## Work item
Search the data below for "total"; list each line that holds it.

## Data records

==================================================

This is an optimization exercise on Yosys and OpenROAD, whose aim is small area, not a production implementation.
The RTL was checked by simulation tests, not by an equivalence proof against the original design.

**flow/design.v**
```verilog
module  transposed_filter(
  input signed [15:0] noisy_signal,
  input clk, rst,
  output reg signed [31:0] filtered_signal  
  );
 wire signed [15:0] coe0 = 16'b0000000000000000,
             coe1 = 16'b1111111111100101,
             coe2 = 16'b1111111110110111,
             coe3 = 16'b0000000010110100,
             coe4 = 16'b0000001000111010,
             coe5 = 16'b0000000000000000,
             coe6 = 16'b1111100110101011,
             coe7=  16'b1111100110101100,
             coe8 = 16'b0000101011010000,
             coe9 = 16'b0010010110111110,
             coe10 =16'b0011001100011111,
             coe11 =16'b0010010110111110,
             coe12= 16'b0000101011010000,
             coe13 =16'b1111100110101100,
             coe14 =16'b1111100110101011,
             coe15 =16'b0000000000000000,
             coe16 =16'b0000001000111010,
             coe17 =16'b0000000010110100,
             coe18 =16'b1111111110110111,
             coe19 =16'b1111111111100101,
             coe20 =16'b0000000000000000;
 wire signed [31:0] mul [1:21];
  assign mul[1] = coe20 * noisy_signal;
  assign mul[2] = coe19 * noisy_signal;
  assign mul[3] = coe18 * noisy_signal;
  assign mul[4] = coe17 * noisy_signal;
  assign mul[5] = coe16 * noisy_signal;
  assign mul[6] = coe15 * noisy_signal;
  assign mul[7] = coe14 * noisy_signal;
  assign mul[8] = coe13 * noisy_signal;
  assign mul[9] = coe12 * noisy_signal;
  assign mul[10] = coe11 * noisy_signal;
  assign mul[11] = coe10 * noisy_signal;
  assign mul[12] = coe9 * noisy_signal;
  assign mul[13] = coe8 * noisy_signal;
  assign mul[14] = coe7 * noisy_signal;
  assign mul[15] = coe6 * noisy_signal;
  assign mul[16] = coe5 * noisy_signal;
  assign mul[17] = coe4 * noisy_signal;
  assign mul[18] = coe3 * noisy_signal;
  assign mul[19] = coe2 * noisy_signal;
  assign mul[20] = coe1 * noisy_signal;
  assign mul[21] = coe0 * noisy_signal;
     reg signed [31:0] delayed [1:20];
     always@(posedge clk)
      begin 
      if(rst)
      begin
        delayed[1] <=0;
        delayed[2] <=0;
        delayed[3] <=0;
        delayed[4] <=0;
        delayed[5] <=0;
        delayed[6] <=0;
        delayed[7] <=0;
        delayed[8] <=0;
        delayed[9] <=0;
        delayed[10]<=0;
        delayed[11]<=0;
        delayed[12]<=0;
        delayed[13]<=0;
        delayed[14]<=0;
        delayed[15]<=0;
        delayed[16]<=0;
        delayed[17]<=0;
        delayed[18]<=0;
        delayed[19]<=0;
        delayed[20]<=0;
      end  
      else
      begin 
       delayed[1]  <= mul[1] ;  
       delayed[2]  <= delayed[1] + mul[2]; 
       delayed[3]  <= delayed[2] + mul[3]; 
       delayed[4]  <= delayed[3] + mul[4]; 
       delayed[5]  <= delayed[4] + mul[5]; 
       delayed[6]  <= delayed[5] + mul[6]; 
       delayed[7]  <= delayed[6] + mul[7]; 
       delayed[8]  <= delayed[7] + mul[8] ; 
       delayed[9]  <= delayed[8] + mul[9];
       delayed[10] <= delayed[9] + mul[10] ;
       delayed[11] <= delayed[10]+ mul[11];
       delayed[12] <= delayed[11]+ mul[12];
       delayed[13] <= delayed[12]+ mul[13];
       delayed[14] <= delayed[13]+ mul[14];
       delayed[15] <= delayed[14]+ mul[15];
       delayed[16] <= delayed[15]+ mul[16];
       delayed[17] <= delayed[16]+ mul[17];
       delayed[18] <= delayed[17]+ mul[18];
       delayed[19] <= delayed[18]+ mul[19];    
       delayed[20] <= delayed[19]+ mul[20];
       end
      end
always@(*)
 begin
 if(rst)
    filtered_signal = 16'd0; 
 else
   filtered_signal = delayed[20] + mul[21];  
 end
endmodule
```
**flow/config.mk**
```make
export PLATFORM = sky130hd
export DESIGN_NAME = transposed_filter
export DESIGN_NICKNAME = transposed_filter
export VERILOG_FILES = /design/flow/design.v
export SDC_FILE = /design/flow/constraint.sdc
export NUM_CORES = 4
export LEC_CHECK = 0
export CAP_MARGIN = 20
export CORE_MARGIN = 2
export CORE_UTILIZATION = 40
export SLEW_MARGIN = 20
```
**flow/run.sh**
```bash
#!/bin/bash
# synth_recipe.tcl (not shown) runs the flow's synth.tcl, then flattens the netlist and writes it again
# the make line also repeats each setting of config.mk as NAME=value (left out here)
make -C /OpenROAD-flow-scripts/flow DESIGN_CONFIG=/design/flow/config.mk WORK_HOME=/design/flow/orfs CLKGATE_MAP_FILE= SYNTH_SCRIPT=/design/flow/synth_recipe.tcl finish
```
**flow/constraint.sdc**
```tcl
create_clock -name core_clock -period 10.0 [get_ports {clk}]
set_input_delay 2.0000 -clock core_clock [delete_from_list [all_inputs] [get_ports {clk}]]
set_output_delay 2.0000 -clock core_clock [all_outputs]
set_load 0.01 [all_outputs]
```
==> run summary <==
worst reg2reg max path, stage by stage (launching register included):
cell	delay, ns
dfxtp_1	0.32
ha_1	0.38
a21o_1	0.15
a21oi_1	0.07
a21boi_0	0.85
o311ai_0	0.46
a31oi_1	0.51
nor4_1	0.16
o31ai_1	0.34
buf_4	0.21
nand4_1	0.11
a21oi_1	0.16
mux2_2	0.35
layer usage:
metal | track usage, % | share of wire (%) | vias to the layer above
li1 | - | - | 24800
met1 | 35.5 | 47 | 24600
met2 | 41.4 | 44 | 1181
met3 | 2.99 | 4.6 | 299
met4 | 9.63 | 4.1 | 2
met5 | 0 | 0.0099 | -
layout by cell type, fill, tap and decap left out, types with 12 or more instances in the layout:
cell type	instances
a211oi_1	77
nand3_1	104
o21ai_0	268
fa_1	474
a21boi_0	16
inv_1	949
dfxtp_1	598
o21ai_1	20
o21a_1	96
a21o_1	278
clkinv_2	13
nand2b_1	84
or2_2	22
and4_1	14
a41oi_1	19
nor3_1	151
clkdlybuf4s50_1	45
clkbuf_16	77
o21bai_1	77
a221o_1	12
a2111oi_0	13
xor2_1	230
buf_4	383
a31oi_1	59
o211ai_1	40
nor4_1	14
nand4_1	38
nor2b_1	217
xnor2_1	339
o31ai_1	21
and3_1	75
nor2_1	637
a211o_1	18
nand2_1	249
clkbuf_8	18
or3_1	48
a21oi_1	465
ha_1	955
and2_1	46
cells in the mapped netlist (all sizes together), types with 46 or more instances:
cell type / number / area [um2]
a211oi: 81 / 628
a21o: 278 / 2090
a21oi: 467 / 2340
a31oi: 59 / 369
and2: 46 / 288
and3: 75 / 469
clkbuf: 75 / 282
dfxtp: 598 / 12000
fa: 474 / 9490
ha: 955 / 11900
inv: 950 / 3570
nand2: 249 / 935
nand2b: 84 / 526
nand3: 104 / 521
nor2: 637 / 2390
nor2b: 217 / 1360
nor3: 151 / 756
o21a: 96 / 721
o21ai: 288 / 1440
o21bai: 77 / 578
or3: 48 / 300
xnor2: 339 / 2970
xor2: 230 / 2010
final cells by class:
cell class / instances / area (um2) / area share (%)
sequential: 598 / 12000 / 17.1
clock inverter: 35 / 518 / 0.738
timing repair buffer: 440 / 3530 / 5.03
multi-input combinational: 5384 / 45800 / 65.3
antenna: 2 / 5.00 / 0.00713
clock buffer: 103 / 2200 / 3.14
tap: 2044 / 2560 / 3.64
inverter: 951 / 3570 / 5.09
logic make-up after synthesis:
group	count (synthesis)
and+or+nand+nor	1736
AOI/OAI and AO/OA	1624
adders and majority gates	1429
buffers and inverters	1040
DFF	598
xor gates and xnor gates	574
muxes	21
stage by stage:
step                instances  utilization, %  instance area, um2
floorplan                7022               -               61700
CTS                      9555            45.7               70200
global route             9555            45.7               70200
detailed placement       9417            43.9               67500
finish                   9557            45.7               70200
global placement         9417            43.9               67500
worst min path at each step:
stage                         start  cells after the start  slack, ns               to
global route        delayed[15][16]                      1       0.44  delayed[16][16]
detailed placement   delayed[16][0]                      1       0.42   delayed[17][0]
finish              delayed[15][16]                      1       0.43  delayed[16][16]
CTS                 delayed[15][16]                      1       0.43  delayed[16][16]
floorplan             delayed[9][0]                      1       0.41   delayed[10][0]
global placement     delayed[5][12]                      1       0.42   delayed[6][12]
==> flow_results.org <==
** Worst setup path
- The critical path is of the in2reg type.
- Type of destination of the critical path :: flip-flop
- The critical path contains buffers and inverters numbering 8 combined.
- Max Fanout on Critical Path :: 17
- The critical path ends at delayed[12][30].
- Data arrives at the worst endpoint at about 10 ns.
- In this run the number of cells on the critical path is 28.
- Among cell families on the critical path, the largest total delay comes from adder cells.
- STA puts the critical path data required time at 10.58 ns.
- Beginning of the worst register-to-register path :: delayed[11][4]
- On the worst path, the slowest cell contributes a delay of ~0.62 ns.
- In this run the critical register-to-register path is captured at delayed[12][30].
- The largest individual stage delay along the critical path comes from the cell clkdlybuf4s50_1.
- Type of element launching the critical path :: primary input
- Cell type with the highest occurrence count on the critical path :: fa_1
- The setup check on the worst reg-to-reg path leaves a slack of between 5 and 6 ns.
- Critical Path Source :: noisy_signal[9]
- For the worst flop-to-flop path, the logic depth is 12.

** Global route
- Global routing used 25.8% of the available tracks across all layers.
- For this run the aggregate overflow at the end of global routing stands at 0.
- The first global-routing pass estimated slightly above 300000 um of wire.
- The initial antenna violation count was 6.
- Pin count of the biggest net entering global routing :: 81
- Vias in the first global route :: approximately 52000

** Place
- Sum of net half-perimeters after detailed placement :: 169000 um
- At the end of routability-driven placement, the weighted congestion stood at just over 1.
- Worst setup timing slack at the placement stage :: -0.0856 ns
- Input and output buffers added on the ports amount to 49.

** Yosys
- Proportion of synthesized flip-flops having asynchronous set or reset :: 0%
- Arithmetic-cell share of the synthesized area counting full adders, half adders and majority gates :: between 30% and 40%
- Sequential element share of the synthesized area :: 19.4%
- Synth Area per Inst :: 8.79 um2
- The Yosys step of the flow raised 2 warnings.
- In the synthesized netlist, mux cells make up less than 1% of the area.
- By area, the combinational part of the netlist is dominated by adder cells.
- After technology mapping, the gate count stands at 7022.
- Counting flops with a built-in enable in the synthesized netlist gives 0.
- Synthesis produced a netlist with a net count of 8469.
- Netlist cell types :: 93
- The most used flip-flop cell after synthesis is dfxtp_1.
- Cell area after synthesis :: about 0.062 mm2
- Flip-flop and latch count after synthesis :: roughly 600
- Summing the areas of all xor and xnor instances in the mapped netlist gives a little over 8% of the synthesized area.
- The synthesized netlist devotes around 17% of its cell area to compound gates.
- Synth Area in Simple Gates :: approximately 14%

** STA
- Setup violation total in the final timing report :: 0
- On the final layout, the worst clock skew is roughly 0.034 ns.
- Min cycle time layout :: around 9.4 ns
- Worst hold-check slack :: 0.426 ns
- FMAX :: between 0.1 and 0.15 GHz
- Setup repair after global routing missed its margin :: no
- Slew at the pin closest to its max-slew limit :: between 1 and 1.5 ns
- In the finished design, the share of the clock period the worst path needs comes to 94.2%.
- The final number of hold-violating endpoints is 0.
- Across all setup checks in the final design, the least slack found is ~0.58 ns.
- Headroom to the max-slew limit came out at 27.6%.
- In the final timing run, aggregate negative setup slack is 0 ns.
- Max-slew violations :: 0

** Floorplan
- Chip Height :: 397 um
- During I/O placement, the number of pins put on the boundary was 50.
- For this configuration, the core starts out at a cell density of 40.2%.
- Number of cell rows :: between 100 and 150
- The floorplan step defined a core boundary enclosing 0.154 mm2.
- The die covers approximately 0.16 mm2.
- Measured along the x axis, the die boundary spans about 400 um.

** Drt
- The first routing iteration left 3537 violations.
- DR WL/cell :: roughly 21 um
- Via-to-Cell Ratio :: approximately 5.3
- The detailed router placed 50900 vias in this run.
- After detailed routing, the number of remaining DRC violations is 0.
- Number of routed nets with antenna violations :: 0
- Number of optimization iterations in the first detailed-route pass :: 6
- Wire length after detailed routing :: 203000 um

** Clocking
- Post-CTS setup-driven buffer insertion count :: 0
- After clock tree synthesis, the clock-pin slew on the worst setup and hold paths is 0.06 ns.
- TritonCTS Buffers :: 75
- Cts repair resizes :: 0
- Number of hold buffers added after CTS :: 0
- Clk root buf :: clkbuf_16
- Counting along the longest clock path gives a buffer depth of 3.
- CTS built an H-tree with a depth of 3.
- The clock drives ~600 sinks.
- TritonCTS built the clock tree.
- For the worst-skew pair, the clock arrives at the later sink with an insertion delay of roughly 0.7 ns.

** Job
- Across the run, the number of max-cap violations was 0.

** Worst hold path
- Hold crit path type :: reg2reg

** Finish
- Fill cells in the final layout number around 15000.
- The register with the most flip-flops in the layout has between 500 and 600 of them.
- The register with the most flip-flops in the final layout is delayed.
- The area growth from synthesis to layout is 13.7%.
- Of the cells placed in the final design, the portion with a size suffix greater than 1 is between 7 and 8%.
- NumNets Final :: 8897
- Top Registers :: delayed: 598 flops

** Status
- Outcome :: no timing/DRC/antenna violations

-- static timing again, ports no longer ideal --
In the flow no input, the clock included, has a driving cell. The finished layout below was timed again as built, in two steps.
Step 1: set_driving_cell puts a clkbuf_16 on clk and a buf_2 on each other input, an assumption about the parent block.
Step 2 adds t to the input delays and takes it off the output delays; t is the mean of the earliest and latest rising clock arrival at the registers after step 1. Input paths then give back, and output paths get back, about the clock's delay inside the block.
Slacks: ideal / step 1 / step 2; pairs: ideal / step 1.
t, ns: 0.780
setup WS [ns]: 0.577 / 0.623 / -0.158
hold slack, ns: 0.426 / 0.426 / 0.426
worst setup path after step 2: input to register
worst data-port slew with drivers (ns): 0.13
Met with ideal ports but missed after step 2: setup timing in this run. For this run, drivers alone change the setup slack by +0.046 ns; drivers and shift together by -0.735 ns.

==================================================

## Exercise solution
- Among cell families on the critical path, the largest total delay comes from adder cells.
- Setup violation total in the final timing report :: 0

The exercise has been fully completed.